### WHAT YOU HAVE TO DO
Below are the records; copy exactly the stretch from the line containing "inverter | 9 | 33.78" through the line containing "- SETUP_SLACK_MARGIN: default -> -0.25", both ends included, and nothing else.

(Saved data entries)

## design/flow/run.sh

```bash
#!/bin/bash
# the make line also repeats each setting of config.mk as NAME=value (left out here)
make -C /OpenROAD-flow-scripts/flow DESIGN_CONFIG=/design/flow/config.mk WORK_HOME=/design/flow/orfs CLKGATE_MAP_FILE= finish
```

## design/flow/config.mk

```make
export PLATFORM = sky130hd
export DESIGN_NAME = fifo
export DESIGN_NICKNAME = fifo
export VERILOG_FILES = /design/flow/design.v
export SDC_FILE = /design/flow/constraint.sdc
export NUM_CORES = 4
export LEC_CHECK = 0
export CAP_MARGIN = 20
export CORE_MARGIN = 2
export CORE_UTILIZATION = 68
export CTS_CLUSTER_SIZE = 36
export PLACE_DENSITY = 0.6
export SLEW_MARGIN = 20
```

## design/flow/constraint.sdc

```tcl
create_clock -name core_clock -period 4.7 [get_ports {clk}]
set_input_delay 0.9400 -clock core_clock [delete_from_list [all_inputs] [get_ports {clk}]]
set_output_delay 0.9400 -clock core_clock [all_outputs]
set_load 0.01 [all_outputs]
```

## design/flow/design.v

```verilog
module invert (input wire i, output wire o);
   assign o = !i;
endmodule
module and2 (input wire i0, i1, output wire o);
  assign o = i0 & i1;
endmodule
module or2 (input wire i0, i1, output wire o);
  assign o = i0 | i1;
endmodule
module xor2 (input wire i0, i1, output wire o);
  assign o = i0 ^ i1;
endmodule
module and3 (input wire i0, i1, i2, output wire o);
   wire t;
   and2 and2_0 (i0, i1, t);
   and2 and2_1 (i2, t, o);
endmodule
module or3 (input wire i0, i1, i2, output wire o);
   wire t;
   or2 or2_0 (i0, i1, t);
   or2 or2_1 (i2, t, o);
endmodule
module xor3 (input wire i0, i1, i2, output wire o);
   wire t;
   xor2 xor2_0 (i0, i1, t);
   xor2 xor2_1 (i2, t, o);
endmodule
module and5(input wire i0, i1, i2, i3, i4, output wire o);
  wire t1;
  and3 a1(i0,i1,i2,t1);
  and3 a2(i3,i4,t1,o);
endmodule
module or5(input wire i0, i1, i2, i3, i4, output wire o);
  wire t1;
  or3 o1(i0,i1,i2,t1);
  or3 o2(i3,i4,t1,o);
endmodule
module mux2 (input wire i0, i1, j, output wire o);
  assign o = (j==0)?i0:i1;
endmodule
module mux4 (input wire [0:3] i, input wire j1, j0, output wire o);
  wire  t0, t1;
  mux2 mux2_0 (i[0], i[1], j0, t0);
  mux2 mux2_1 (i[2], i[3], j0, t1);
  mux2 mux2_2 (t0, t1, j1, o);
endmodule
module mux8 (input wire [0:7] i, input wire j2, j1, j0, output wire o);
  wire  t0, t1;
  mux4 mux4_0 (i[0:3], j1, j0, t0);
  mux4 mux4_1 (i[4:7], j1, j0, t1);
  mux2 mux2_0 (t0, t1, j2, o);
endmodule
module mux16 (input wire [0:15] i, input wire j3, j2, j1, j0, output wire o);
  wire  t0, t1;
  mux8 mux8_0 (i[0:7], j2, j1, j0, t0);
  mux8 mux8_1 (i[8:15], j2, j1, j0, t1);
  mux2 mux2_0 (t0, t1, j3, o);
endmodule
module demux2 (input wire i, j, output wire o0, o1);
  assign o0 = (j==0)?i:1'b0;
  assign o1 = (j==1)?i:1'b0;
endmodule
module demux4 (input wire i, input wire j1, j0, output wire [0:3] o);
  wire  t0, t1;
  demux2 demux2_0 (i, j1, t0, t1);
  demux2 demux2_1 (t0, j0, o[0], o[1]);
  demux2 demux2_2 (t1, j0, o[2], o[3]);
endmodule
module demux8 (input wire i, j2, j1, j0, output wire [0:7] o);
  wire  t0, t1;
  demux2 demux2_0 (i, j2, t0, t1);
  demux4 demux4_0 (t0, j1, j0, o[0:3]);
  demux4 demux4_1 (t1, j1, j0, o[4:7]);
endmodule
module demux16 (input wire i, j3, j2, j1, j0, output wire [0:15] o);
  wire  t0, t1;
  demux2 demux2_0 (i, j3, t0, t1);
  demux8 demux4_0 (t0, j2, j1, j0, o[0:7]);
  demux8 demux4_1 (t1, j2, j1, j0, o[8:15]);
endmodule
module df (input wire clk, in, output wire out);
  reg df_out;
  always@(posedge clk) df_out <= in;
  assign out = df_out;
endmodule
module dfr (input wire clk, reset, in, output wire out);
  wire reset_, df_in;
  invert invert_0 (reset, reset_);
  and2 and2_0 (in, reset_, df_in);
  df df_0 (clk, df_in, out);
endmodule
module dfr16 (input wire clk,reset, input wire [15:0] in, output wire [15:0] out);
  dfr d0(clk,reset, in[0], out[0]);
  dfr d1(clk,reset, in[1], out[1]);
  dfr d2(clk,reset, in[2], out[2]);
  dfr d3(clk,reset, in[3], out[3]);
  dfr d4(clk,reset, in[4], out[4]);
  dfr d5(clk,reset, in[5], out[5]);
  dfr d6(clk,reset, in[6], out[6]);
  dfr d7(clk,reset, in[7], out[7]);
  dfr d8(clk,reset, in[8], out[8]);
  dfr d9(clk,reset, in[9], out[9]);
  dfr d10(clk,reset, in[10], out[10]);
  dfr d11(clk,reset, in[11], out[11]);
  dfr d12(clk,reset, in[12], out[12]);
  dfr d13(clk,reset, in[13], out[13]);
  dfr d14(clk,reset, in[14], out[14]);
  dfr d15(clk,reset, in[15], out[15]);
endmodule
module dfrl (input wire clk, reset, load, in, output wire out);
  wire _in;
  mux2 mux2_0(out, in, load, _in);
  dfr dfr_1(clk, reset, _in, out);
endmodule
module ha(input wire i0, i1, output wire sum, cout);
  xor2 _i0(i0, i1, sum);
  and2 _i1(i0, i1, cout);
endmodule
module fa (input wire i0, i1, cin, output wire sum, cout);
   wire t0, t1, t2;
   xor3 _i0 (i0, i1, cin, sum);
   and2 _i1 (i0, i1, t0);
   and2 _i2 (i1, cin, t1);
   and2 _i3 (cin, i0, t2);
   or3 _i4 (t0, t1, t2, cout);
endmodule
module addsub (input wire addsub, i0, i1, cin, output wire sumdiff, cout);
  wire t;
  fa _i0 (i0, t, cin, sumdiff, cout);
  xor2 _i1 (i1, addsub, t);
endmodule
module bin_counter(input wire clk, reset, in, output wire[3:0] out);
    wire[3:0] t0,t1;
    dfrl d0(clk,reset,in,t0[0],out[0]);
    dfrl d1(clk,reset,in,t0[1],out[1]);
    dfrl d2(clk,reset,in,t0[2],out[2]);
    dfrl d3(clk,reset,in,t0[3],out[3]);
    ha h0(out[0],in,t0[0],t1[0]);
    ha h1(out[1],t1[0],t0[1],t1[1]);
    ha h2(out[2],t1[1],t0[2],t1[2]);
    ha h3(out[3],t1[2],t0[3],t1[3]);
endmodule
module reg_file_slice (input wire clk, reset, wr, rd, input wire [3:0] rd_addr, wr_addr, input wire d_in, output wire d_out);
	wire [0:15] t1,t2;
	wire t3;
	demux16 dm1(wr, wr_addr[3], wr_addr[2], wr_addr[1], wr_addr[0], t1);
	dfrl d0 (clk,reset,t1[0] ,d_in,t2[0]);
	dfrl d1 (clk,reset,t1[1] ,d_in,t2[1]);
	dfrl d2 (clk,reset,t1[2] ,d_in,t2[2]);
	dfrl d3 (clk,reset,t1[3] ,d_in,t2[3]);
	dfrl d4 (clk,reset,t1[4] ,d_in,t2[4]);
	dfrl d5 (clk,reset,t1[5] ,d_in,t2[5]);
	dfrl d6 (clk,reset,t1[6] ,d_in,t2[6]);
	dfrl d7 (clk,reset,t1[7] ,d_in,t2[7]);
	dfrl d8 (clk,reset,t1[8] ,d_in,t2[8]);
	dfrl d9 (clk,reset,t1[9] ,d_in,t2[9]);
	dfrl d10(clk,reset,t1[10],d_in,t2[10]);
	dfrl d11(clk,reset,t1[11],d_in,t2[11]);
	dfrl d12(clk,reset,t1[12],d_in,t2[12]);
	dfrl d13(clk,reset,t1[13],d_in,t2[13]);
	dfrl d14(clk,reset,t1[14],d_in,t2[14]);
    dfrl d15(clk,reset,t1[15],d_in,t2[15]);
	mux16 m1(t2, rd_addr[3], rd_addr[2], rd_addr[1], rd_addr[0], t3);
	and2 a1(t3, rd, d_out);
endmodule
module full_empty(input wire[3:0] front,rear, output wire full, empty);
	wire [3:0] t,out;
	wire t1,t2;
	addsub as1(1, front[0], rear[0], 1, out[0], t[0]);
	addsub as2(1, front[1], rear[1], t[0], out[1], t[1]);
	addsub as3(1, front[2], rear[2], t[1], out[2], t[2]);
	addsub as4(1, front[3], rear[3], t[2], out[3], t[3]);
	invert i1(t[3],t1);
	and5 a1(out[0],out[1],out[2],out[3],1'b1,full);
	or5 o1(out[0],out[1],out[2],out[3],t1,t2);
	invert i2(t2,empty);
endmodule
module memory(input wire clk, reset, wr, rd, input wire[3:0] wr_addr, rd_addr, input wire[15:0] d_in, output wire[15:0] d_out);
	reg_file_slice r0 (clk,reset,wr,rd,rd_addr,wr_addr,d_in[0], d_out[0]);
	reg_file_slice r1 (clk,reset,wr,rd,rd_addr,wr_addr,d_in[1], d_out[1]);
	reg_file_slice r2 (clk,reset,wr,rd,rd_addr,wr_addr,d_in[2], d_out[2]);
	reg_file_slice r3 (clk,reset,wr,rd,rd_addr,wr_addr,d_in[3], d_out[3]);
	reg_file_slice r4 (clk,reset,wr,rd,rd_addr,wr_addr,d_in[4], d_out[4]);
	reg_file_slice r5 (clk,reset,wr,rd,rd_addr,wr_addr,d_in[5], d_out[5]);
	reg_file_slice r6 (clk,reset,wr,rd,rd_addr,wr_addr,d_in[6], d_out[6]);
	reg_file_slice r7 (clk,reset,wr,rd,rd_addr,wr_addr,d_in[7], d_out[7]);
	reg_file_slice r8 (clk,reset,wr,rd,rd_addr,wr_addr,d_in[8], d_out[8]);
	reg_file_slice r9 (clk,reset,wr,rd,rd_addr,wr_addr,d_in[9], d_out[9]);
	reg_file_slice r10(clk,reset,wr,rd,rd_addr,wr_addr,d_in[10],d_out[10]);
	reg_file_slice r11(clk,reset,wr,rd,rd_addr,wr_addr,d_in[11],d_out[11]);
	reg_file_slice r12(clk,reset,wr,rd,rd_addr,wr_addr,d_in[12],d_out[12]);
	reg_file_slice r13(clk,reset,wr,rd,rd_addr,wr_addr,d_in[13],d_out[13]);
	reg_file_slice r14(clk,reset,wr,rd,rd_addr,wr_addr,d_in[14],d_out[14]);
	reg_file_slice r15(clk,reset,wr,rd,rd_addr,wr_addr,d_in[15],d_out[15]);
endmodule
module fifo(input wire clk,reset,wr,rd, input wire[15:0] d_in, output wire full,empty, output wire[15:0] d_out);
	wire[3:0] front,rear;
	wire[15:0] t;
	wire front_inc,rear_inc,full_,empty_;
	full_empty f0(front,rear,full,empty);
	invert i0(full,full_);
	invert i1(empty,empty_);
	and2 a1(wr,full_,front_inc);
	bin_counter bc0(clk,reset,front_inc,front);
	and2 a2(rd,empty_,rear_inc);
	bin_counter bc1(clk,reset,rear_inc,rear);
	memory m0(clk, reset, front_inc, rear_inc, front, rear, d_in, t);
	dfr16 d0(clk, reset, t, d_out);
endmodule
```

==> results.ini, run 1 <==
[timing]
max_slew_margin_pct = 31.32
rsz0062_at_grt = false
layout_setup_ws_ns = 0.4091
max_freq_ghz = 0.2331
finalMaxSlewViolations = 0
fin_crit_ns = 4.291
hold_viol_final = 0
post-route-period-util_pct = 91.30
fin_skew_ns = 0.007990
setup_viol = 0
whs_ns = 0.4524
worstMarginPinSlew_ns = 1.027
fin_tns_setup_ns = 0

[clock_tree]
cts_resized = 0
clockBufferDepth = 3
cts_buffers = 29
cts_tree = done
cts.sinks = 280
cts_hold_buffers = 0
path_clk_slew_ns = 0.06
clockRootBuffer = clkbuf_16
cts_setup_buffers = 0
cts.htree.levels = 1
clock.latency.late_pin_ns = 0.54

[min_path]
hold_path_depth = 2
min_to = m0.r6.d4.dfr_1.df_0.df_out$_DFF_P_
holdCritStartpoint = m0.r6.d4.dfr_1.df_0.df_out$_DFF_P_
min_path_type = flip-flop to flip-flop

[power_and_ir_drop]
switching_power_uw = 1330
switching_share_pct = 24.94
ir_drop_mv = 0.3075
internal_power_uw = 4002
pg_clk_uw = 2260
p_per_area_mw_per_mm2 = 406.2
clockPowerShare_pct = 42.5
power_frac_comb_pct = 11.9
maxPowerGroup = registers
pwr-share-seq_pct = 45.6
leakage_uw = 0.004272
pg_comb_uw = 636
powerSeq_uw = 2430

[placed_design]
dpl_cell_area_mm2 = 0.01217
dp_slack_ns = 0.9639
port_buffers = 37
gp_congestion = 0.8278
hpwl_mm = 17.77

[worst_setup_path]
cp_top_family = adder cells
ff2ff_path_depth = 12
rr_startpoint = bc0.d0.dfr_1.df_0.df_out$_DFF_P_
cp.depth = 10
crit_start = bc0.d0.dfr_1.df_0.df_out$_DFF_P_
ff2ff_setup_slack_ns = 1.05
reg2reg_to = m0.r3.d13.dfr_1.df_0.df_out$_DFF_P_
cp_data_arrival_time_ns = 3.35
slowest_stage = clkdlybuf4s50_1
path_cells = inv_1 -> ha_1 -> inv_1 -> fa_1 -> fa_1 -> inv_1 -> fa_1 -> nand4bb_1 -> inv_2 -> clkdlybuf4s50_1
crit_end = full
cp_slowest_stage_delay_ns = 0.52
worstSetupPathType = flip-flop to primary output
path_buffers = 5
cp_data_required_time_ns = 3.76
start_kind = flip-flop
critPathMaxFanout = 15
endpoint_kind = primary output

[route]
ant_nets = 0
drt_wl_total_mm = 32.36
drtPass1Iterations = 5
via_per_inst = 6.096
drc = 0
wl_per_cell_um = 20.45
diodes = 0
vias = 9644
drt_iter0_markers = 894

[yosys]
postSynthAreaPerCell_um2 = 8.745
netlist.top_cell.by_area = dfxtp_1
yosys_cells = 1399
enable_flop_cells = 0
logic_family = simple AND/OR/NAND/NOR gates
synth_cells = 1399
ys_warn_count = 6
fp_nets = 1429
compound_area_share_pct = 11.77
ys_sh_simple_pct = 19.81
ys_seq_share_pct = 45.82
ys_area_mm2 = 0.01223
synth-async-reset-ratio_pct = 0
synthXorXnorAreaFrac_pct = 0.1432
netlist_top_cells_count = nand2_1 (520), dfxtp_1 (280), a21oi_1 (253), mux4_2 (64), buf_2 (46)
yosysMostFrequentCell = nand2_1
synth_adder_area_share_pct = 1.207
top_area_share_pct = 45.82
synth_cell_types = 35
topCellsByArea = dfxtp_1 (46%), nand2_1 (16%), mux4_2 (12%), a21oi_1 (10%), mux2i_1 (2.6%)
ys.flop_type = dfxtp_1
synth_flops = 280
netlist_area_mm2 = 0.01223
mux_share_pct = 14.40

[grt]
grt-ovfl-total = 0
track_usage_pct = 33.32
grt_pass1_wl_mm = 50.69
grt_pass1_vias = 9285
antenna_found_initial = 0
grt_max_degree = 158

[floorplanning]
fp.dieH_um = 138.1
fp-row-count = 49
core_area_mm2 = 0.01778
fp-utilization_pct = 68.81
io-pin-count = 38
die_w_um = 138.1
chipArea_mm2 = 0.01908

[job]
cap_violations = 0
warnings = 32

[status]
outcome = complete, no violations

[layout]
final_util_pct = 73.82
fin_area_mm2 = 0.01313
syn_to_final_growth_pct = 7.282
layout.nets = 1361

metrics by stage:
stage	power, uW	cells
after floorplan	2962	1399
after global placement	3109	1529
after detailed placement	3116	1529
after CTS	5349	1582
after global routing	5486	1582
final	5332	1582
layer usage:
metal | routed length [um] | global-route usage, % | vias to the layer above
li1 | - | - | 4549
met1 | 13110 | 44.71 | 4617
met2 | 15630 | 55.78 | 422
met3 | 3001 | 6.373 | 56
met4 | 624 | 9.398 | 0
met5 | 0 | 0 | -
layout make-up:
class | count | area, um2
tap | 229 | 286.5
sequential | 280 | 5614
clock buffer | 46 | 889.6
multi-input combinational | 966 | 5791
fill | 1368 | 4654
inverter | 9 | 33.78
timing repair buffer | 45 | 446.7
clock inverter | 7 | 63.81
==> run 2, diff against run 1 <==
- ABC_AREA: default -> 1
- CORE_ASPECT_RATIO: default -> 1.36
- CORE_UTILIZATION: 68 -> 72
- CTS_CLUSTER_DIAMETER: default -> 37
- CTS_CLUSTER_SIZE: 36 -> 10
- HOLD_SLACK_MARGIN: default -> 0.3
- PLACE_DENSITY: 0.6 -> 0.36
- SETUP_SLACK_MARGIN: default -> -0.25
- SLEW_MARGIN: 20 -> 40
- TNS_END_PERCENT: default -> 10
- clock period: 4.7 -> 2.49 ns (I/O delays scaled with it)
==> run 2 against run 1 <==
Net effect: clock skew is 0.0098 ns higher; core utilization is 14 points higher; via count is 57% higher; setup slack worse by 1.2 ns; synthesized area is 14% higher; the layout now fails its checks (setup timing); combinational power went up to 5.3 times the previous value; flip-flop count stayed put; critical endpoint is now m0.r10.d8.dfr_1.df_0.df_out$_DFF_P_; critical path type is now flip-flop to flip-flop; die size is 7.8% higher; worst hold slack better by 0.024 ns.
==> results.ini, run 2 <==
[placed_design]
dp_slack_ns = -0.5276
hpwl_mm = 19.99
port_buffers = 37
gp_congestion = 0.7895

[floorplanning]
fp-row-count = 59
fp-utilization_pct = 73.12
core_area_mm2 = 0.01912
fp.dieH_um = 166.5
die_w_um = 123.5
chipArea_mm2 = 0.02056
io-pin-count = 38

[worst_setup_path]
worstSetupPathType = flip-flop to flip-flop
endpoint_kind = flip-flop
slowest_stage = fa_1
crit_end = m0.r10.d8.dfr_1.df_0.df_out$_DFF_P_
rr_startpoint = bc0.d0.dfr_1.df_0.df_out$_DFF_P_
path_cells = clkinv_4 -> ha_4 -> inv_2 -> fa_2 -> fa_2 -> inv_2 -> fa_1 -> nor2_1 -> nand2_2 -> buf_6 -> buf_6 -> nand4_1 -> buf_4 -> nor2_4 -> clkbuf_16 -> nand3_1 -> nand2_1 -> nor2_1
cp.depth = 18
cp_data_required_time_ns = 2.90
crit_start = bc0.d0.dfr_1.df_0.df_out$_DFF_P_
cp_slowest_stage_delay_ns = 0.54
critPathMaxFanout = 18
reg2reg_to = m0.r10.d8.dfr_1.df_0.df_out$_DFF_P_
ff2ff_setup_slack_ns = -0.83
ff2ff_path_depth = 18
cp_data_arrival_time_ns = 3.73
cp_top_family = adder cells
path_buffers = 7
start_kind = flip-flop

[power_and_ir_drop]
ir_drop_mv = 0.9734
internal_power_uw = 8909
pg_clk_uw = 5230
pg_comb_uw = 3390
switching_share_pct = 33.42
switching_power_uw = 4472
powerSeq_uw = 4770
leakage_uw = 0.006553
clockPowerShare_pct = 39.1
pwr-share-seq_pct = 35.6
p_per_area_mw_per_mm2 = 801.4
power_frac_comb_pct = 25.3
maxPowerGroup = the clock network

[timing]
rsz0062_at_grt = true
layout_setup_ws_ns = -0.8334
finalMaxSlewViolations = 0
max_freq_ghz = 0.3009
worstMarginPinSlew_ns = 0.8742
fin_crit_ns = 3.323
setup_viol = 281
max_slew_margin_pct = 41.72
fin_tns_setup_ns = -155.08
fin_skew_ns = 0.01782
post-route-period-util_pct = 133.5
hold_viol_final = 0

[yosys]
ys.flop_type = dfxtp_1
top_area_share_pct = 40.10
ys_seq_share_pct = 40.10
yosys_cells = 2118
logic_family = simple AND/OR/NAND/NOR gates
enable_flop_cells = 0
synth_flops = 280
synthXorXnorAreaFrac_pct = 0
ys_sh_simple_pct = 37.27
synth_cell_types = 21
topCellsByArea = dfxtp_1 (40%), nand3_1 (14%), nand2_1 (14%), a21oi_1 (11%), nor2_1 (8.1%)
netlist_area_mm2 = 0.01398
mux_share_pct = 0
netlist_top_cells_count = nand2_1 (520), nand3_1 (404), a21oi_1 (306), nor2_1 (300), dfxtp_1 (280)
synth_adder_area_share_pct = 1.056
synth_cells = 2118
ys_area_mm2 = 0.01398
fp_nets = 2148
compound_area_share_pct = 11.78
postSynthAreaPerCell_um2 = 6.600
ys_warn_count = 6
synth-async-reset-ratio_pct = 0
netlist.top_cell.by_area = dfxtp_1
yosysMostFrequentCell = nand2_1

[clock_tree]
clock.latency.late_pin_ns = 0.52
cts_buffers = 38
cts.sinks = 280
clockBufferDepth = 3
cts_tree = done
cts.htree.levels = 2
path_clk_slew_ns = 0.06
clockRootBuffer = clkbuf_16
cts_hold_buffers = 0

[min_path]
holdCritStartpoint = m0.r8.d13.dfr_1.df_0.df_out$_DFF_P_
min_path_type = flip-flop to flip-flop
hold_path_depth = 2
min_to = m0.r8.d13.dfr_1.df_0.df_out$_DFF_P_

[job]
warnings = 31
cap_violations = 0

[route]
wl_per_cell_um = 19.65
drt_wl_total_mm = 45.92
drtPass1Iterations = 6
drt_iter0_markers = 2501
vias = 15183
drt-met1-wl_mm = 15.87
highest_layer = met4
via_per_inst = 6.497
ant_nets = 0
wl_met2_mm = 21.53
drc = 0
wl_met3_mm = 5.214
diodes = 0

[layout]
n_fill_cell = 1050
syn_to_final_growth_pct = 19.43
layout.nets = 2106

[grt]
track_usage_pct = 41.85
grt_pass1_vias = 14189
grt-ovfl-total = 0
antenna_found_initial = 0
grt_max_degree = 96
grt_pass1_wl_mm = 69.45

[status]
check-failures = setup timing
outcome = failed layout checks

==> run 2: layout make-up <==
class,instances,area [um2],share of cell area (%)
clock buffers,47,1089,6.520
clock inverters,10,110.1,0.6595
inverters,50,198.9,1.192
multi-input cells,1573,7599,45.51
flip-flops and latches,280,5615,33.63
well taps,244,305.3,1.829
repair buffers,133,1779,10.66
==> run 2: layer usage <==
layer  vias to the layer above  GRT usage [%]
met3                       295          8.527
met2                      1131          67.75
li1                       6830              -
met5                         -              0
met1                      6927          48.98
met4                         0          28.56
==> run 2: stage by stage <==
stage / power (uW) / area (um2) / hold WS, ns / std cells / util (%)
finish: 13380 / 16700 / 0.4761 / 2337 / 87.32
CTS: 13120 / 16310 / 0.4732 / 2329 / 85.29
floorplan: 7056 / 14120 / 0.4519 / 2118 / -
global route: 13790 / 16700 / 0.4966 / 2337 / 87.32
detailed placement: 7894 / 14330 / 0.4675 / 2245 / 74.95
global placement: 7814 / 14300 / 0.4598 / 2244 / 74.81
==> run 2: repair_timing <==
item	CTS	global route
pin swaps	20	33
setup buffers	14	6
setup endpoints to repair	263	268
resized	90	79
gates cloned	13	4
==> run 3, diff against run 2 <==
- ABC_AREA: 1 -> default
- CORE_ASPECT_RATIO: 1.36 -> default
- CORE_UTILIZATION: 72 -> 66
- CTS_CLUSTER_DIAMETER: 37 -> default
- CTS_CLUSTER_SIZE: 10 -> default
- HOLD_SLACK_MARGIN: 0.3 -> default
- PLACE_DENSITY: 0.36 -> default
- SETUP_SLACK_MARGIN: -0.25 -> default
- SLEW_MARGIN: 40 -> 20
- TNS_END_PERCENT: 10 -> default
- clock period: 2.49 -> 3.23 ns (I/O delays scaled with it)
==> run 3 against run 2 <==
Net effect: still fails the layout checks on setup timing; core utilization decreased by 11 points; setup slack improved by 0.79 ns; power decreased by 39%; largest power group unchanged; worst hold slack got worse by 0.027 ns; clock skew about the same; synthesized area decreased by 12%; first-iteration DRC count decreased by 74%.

### RESPONSE
inverter | 9 | 33.78
timing repair buffer | 45 | 446.7
clock inverter | 7 | 63.81
==> run 2, diff against run 1 <==
- ABC_AREA: default -> 1
- CORE_ASPECT_RATIO: default -> 1.36
- CORE_UTILIZATION: 68 -> 72
- CTS_CLUSTER_DIAMETER: default -> 37
- CTS_CLUSTER_SIZE: 36 -> 10
- HOLD_SLACK_MARGIN: default -> 0.3
- PLACE_DENSITY: 0.6 -> 0.36
- SETUP_SLACK_MARGIN: default -> -0.25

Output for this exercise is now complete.